• _THE INPUT_
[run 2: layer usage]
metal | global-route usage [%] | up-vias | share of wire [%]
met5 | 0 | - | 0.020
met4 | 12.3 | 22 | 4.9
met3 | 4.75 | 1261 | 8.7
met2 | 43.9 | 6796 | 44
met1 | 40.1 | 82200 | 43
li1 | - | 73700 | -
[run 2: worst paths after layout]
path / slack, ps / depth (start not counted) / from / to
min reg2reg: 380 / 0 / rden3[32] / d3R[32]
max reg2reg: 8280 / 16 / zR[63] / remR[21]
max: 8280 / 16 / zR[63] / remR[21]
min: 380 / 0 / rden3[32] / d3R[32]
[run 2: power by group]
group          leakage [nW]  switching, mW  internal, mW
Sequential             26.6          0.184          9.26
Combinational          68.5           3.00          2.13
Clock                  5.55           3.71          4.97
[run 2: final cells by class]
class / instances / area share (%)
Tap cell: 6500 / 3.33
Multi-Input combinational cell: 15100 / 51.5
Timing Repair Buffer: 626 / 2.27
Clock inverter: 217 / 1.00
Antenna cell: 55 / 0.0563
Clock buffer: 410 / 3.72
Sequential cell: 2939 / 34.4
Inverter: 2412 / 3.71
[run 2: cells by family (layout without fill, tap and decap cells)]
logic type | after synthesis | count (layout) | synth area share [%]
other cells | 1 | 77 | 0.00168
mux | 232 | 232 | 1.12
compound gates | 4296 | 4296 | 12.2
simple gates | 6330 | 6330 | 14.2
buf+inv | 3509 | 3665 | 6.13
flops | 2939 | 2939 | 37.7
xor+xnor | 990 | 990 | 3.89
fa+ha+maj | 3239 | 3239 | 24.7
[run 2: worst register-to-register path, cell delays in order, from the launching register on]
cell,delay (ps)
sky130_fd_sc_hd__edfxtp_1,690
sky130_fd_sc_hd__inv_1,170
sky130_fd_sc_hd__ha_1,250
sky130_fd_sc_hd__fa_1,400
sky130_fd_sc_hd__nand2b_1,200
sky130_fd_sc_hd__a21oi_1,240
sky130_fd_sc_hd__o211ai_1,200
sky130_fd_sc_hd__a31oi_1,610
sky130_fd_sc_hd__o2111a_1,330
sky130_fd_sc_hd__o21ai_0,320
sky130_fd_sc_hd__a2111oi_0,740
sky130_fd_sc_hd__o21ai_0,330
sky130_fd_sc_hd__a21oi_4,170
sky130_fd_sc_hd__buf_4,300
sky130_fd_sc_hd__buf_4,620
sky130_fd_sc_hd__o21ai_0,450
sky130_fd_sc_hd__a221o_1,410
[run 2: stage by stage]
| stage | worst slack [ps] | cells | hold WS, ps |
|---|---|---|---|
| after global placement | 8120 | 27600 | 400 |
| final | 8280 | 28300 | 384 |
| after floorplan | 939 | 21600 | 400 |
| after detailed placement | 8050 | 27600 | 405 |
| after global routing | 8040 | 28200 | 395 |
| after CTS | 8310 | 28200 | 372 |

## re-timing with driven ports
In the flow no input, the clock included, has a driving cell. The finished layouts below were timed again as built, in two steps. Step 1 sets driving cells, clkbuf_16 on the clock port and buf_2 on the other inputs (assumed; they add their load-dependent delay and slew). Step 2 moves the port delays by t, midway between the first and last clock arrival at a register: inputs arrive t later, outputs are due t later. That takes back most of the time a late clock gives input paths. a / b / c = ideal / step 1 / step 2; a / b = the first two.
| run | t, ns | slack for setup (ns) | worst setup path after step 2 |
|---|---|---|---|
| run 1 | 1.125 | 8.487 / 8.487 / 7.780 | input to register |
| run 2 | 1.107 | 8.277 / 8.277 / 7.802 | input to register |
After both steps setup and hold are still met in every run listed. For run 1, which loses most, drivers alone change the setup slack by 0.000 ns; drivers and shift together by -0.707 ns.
...
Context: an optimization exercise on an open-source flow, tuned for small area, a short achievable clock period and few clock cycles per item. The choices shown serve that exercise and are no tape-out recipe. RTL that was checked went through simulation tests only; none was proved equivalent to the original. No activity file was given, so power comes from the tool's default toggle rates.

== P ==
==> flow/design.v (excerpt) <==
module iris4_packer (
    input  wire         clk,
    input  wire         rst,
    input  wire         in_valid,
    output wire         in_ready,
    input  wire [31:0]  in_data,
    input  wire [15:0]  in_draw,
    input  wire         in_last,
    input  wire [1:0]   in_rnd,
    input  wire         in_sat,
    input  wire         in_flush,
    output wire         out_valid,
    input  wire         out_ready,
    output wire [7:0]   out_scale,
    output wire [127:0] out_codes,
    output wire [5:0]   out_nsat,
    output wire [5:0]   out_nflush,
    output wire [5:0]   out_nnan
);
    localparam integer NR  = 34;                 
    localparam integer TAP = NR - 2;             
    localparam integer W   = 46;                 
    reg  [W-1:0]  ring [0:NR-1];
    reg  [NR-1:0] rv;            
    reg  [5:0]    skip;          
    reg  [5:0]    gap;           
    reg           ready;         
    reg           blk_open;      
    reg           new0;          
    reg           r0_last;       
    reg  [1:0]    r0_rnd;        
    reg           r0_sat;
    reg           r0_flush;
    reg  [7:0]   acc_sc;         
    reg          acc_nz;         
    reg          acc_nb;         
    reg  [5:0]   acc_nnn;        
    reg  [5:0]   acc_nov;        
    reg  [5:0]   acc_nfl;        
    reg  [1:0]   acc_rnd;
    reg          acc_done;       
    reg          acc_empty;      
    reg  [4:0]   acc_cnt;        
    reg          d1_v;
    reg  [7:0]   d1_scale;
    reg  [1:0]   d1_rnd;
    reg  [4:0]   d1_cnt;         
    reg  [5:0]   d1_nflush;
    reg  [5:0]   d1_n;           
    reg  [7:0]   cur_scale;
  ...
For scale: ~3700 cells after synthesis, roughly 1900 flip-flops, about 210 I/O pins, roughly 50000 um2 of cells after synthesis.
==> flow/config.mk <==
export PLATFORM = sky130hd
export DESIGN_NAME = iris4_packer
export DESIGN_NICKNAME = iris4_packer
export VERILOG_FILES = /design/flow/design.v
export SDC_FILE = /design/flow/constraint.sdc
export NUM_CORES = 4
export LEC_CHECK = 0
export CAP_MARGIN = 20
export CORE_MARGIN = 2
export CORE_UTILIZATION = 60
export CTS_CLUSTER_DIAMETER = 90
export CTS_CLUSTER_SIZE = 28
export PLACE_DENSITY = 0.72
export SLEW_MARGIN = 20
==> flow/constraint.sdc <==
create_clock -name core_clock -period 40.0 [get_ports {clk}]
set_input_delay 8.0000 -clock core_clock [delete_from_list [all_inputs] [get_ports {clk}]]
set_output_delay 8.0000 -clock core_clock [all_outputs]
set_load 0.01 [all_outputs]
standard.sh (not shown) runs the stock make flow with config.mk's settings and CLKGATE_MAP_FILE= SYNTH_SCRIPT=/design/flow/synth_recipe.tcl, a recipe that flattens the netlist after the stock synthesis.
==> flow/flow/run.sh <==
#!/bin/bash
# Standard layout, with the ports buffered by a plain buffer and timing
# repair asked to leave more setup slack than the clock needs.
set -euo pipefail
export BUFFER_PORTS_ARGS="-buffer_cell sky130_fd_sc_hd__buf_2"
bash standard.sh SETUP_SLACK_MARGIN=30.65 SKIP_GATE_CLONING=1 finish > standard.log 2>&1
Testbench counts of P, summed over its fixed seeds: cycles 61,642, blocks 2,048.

• _TASK STATEMENT_
Nothing but the lines above from the one containing "sky130_fd_sc_hd__o2111a_1,330" through the one containing "After both steps" should appear in the answer, each repeated exactly.

• _OUTPUT OF THE TASK_
sky130_fd_sc_hd__o2111a_1,330
sky130_fd_sc_hd__o21ai_0,320
sky130_fd_sc_hd__a2111oi_0,740
sky130_fd_sc_hd__o21ai_0,330
sky130_fd_sc_hd__a21oi_4,170
sky130_fd_sc_hd__buf_4,300
sky130_fd_sc_hd__buf_4,620
sky130_fd_sc_hd__o21ai_0,450
sky130_fd_sc_hd__a221o_1,410
[run 2: stage by stage]
| stage | worst slack [ps] | cells | hold WS, ps |
|---|---|---|---|
| after global placement | 8120 | 27600 | 400 |
| final | 8280 | 28300 | 384 |
| after floorplan | 939 | 21600 | 400 |
| after detailed placement | 8050 | 27600 | 405 |
| after global routing | 8040 | 28200 | 395 |
| after CTS | 8310 | 28200 | 372 |

## re-timing with driven ports
In the flow no input, the clock included, has a driving cell. The finished layouts below were timed again as built, in two steps. Step 1 sets driving cells, clkbuf_16 on the clock port and buf_2 on the other inputs (assumed; they add their load-dependent delay and slew). Step 2 moves the port delays by t, midway between the first and last clock arrival at a register: inputs arrive t later, outputs are due t later. That takes back most of the time a late clock gives input paths. a / b / c = ideal / step 1 / step 2; a / b = the first two.
| run | t, ns | slack for setup (ns) | worst setup path after step 2 |
|---|---|---|---|
| run 1 | 1.125 | 8.487 / 8.487 / 7.780 | input to register |
| run 2 | 1.107 | 8.277 / 8.277 / 7.802 | input to register |
After both steps setup and hold are still met in every run listed. For run 1, which loses most, drivers alone change the setup slack by 0.000 ns; drivers and shift together by -0.707 ns.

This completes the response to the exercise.